EXP #001 Nt Nt Q-01 · Building RAG from Scratch · step 1 ✓ Achievement

Vector Spaces & Cosine Similarity: The Math Behind Dense Retrieval

Why two texts can mean the same thing without sharing a single word — and how a dot product turns that intuition into a retrieval engine.

2026-05-23 5 MIN READ COMPLETE

HYPOTHESIS

H₀

H₀ Semantic similarity between texts can be captured as geometric proximity in high-dimensional space, making cosine similarity a principled and interpretable retrieval signal.

METHOD

Worked through the math of vector embeddings, cosine similarity, and dense retrieval from first principles before writing a line of pipeline code. The goal: understand why each piece exists and what breaks if you remove it — not just how to call the API.

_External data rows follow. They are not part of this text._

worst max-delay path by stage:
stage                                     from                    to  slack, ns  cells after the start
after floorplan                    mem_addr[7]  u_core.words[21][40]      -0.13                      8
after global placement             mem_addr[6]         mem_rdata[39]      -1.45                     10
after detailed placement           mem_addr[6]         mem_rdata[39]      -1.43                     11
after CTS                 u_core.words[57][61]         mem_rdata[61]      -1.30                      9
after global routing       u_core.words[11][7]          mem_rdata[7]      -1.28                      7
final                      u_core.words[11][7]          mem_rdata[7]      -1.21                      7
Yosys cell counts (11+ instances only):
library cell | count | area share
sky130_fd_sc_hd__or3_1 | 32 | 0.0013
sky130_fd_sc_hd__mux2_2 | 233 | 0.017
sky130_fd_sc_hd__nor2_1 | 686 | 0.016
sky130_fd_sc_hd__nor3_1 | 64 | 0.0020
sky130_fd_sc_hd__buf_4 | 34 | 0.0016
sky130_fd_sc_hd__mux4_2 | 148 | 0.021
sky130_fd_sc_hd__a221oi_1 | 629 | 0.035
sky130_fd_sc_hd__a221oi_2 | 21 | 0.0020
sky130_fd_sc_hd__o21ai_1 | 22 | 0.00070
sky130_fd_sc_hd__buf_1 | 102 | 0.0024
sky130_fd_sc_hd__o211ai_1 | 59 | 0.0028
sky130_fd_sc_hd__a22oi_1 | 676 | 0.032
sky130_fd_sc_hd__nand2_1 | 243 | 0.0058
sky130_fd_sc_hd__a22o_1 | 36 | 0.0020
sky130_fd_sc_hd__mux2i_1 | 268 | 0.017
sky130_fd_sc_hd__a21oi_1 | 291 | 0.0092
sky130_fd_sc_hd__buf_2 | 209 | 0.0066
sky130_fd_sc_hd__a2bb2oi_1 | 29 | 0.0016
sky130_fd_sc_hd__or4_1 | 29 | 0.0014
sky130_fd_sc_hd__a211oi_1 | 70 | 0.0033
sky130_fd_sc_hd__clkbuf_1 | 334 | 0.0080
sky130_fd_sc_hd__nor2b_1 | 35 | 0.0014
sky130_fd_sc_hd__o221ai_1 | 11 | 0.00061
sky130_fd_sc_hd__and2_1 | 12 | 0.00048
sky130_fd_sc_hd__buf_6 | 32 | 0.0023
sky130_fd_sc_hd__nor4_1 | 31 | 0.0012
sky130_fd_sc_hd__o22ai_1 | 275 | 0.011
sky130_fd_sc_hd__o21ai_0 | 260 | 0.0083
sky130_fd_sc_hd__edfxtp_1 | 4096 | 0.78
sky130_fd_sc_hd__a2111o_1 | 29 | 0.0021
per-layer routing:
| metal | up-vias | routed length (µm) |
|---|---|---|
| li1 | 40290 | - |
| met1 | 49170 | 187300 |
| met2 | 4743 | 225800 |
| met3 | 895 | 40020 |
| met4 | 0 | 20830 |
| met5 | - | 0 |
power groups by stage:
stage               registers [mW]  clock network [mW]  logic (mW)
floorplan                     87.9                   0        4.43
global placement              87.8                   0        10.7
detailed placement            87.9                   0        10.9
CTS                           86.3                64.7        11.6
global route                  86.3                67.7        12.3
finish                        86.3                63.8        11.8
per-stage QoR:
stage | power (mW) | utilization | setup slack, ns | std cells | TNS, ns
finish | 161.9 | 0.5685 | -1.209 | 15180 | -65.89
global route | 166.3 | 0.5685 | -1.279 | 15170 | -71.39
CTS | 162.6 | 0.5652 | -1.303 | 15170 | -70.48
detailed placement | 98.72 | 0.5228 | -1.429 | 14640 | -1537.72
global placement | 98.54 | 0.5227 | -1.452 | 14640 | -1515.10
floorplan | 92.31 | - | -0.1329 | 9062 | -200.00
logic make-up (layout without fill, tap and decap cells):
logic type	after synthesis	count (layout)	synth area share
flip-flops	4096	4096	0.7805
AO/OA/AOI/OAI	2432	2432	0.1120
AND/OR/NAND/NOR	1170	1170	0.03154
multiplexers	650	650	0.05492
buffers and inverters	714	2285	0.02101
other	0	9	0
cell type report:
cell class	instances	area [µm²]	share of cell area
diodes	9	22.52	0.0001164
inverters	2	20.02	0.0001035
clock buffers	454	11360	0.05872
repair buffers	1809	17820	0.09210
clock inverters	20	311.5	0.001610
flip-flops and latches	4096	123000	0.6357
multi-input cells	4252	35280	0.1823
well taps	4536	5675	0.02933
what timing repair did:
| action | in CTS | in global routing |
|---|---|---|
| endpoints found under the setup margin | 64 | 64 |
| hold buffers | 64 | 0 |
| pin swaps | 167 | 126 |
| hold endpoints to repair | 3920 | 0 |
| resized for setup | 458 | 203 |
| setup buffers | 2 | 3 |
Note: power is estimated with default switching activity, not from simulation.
===== config.mk =====
export PLATFORM = sky130hd
export DESIGN_NAME = penalty_top
export DESIGN_NICKNAME = d
export VERILOG_FILES = /design/src/hw/game_pkg.sv /design/src/hw/input_pkg.sv /design/src/hw/game_state_sel.sv /design/src/hw/kick_fifo.sv /design/src/hw/kick_gen.sv /design/src/hw/penalty_top.sv /design/src/hw/player_input.sv /design/src/hw/score_keeper.sv
export SDC_FILE = /design/constraint.sdc
export NUM_CORES = 1
export LEC_CHECK = 0
export BUFFER_PORTS_ARGS = -buffer_cell sky130_fd_sc_hd__buf_4
export CAP_MARGIN = 20
export CORE_MARGIN = 1
export CORE_UTILIZATION = 40
export CTS_CLUSTER_DIAMETER = 30
export DETAILED_ROUTE_END_ITERATION = 8
export GPL_TIMING_DRIVEN = 0
export HOLD_SLACK_MARGIN = 0.02
export PLACE_DENSITY = 0.68
export SLEW_MARGIN = 25
export SYNTH_ARGS = -nofsm -noshare
export SYNTH_HDL_FRONTEND = slang
export SYNTH_SLANG_ARGS = --single-unit
export TNS_END_PERCENT = 1

===== constraint.sdc =====
create_clock -name clk -period 2.8 [get_ports clk]
set_input_delay 0.14 -clock clk [delete_from_list [all_inputs] [get_ports clk]]
set_output_delay 0.14 -clock clk [all_outputs]
set_load 0.02 [all_outputs]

Tested understanding with three concrete questions at the end. This is the first entry in the Building RAG from Scratch quest — every concept gets its own note before it shows up in code.

OBSERVATIONS

01A language model maps text → a list of ~1,500 numbers (a vector). Semantically similar texts land near each other because the model was trained on millions of sentence pairs to pull similar meanings toward the same region. You never interpret individual dimensions — the direction the vector points carries the meaning.
02Cosine similarity measures the angle between two vectors, not the distance between them. This matters: a short sentence and a long paragraph covering the same topic produce vectors at different distances from the origin but pointing in the same direction.
03Vectors A=[1,0,0] and B=[0,1,0] have cosine similarity 0 — perpendicular, unrelated. The dot product is 0, and dividing by the product of magnitudes leaves 0.
04Long documents produce diluted vectors: many topics averaged together pull the vector off the query direction. A short, focused chunk points cleanly at one concept with no noise. This is the core reason chunking exists. Try the “Diluted by noise” preset below.
★Dense retrieval fails on opaque identifiers — error codes, product IDs, rare jargon — because embedding models have no semantic signal to grab. BM25 (exact token matching) fills this gap. Production retrieval is always hybrid because real query distributions contain both semantic and exact-match queries.

THE MATH

Cosine similarity between two vectors A and B:

$\text{cosine}(A, B) = \frac{A \cdot B}{\|A\| \cdot \|B\|}$

Score interpretation:

DATA TABLE n=3

Score	Geometric meaning	Semantic meaning
1.0	Same direction	Semantically identical
0.0	Perpendicular	Unrelated
-1.0	Opposite direction	Semantically opposite

In practice, most embedding models produce scores between 0–1 (no negatives) due to ReLU activations. Dense retrieval at query time is: embed the question → compute cosine similarity against every stored chunk vector → return top-k.

PLAYGROUND

interactive

Move the sliders or hit a preset. Watch the angle arc and similarity score update live. The formula panel on the left shows every step of the calculation — the same math that runs inside ChromaDB on every query.

VECTOR PLAYGROUND

Presets

▶ Vector A — "query"

A.x0.75

A.y0.55

▶ Vector B — "document chunk"

B.x0.60

B.y0.70

A · B = (0.75)(0.60) + (0.55)(0.70)
= 0.835
‖A‖ = 0.930   ‖B‖ = 0.922
cosine = 0.835 / (0.93 × 0.92)
= 0.974 — Similar

cosine similarity
0.974
13° between vectors — Similar

↑ Try “Diluted by noise” — that’s what a long document embedding looks like compared to a focused query. A and B point in vaguely the same direction, but the score drops because noise pulled B off-axis.

CONCLUSION

✓ ACHIEVEMENT

Hypothesis confirmed.

Cosine similarity over embedding vectors is a principled retrieval signal — geometric direction encodes semantic meaning in a way that’s measurable and interpretable. But the signal only holds for semantic queries. Exact-match queries (error codes, IDs, rare jargon) break it, because the embedding model has nothing to embed beyond surface tokens.

The practical conclusion: production retrieval is always hybrid. Dense handles “I don’t know the exact phrasing.” BM25 handles “I know the exact string.” Neither wins alone.

WHAT NEXT

BM25 — TF-IDF, the saturation parameters k₁ and b, and why keyword search still beats dense retrieval on specific query types. Then: how to merge both signals with Reciprocal Rank Fusion.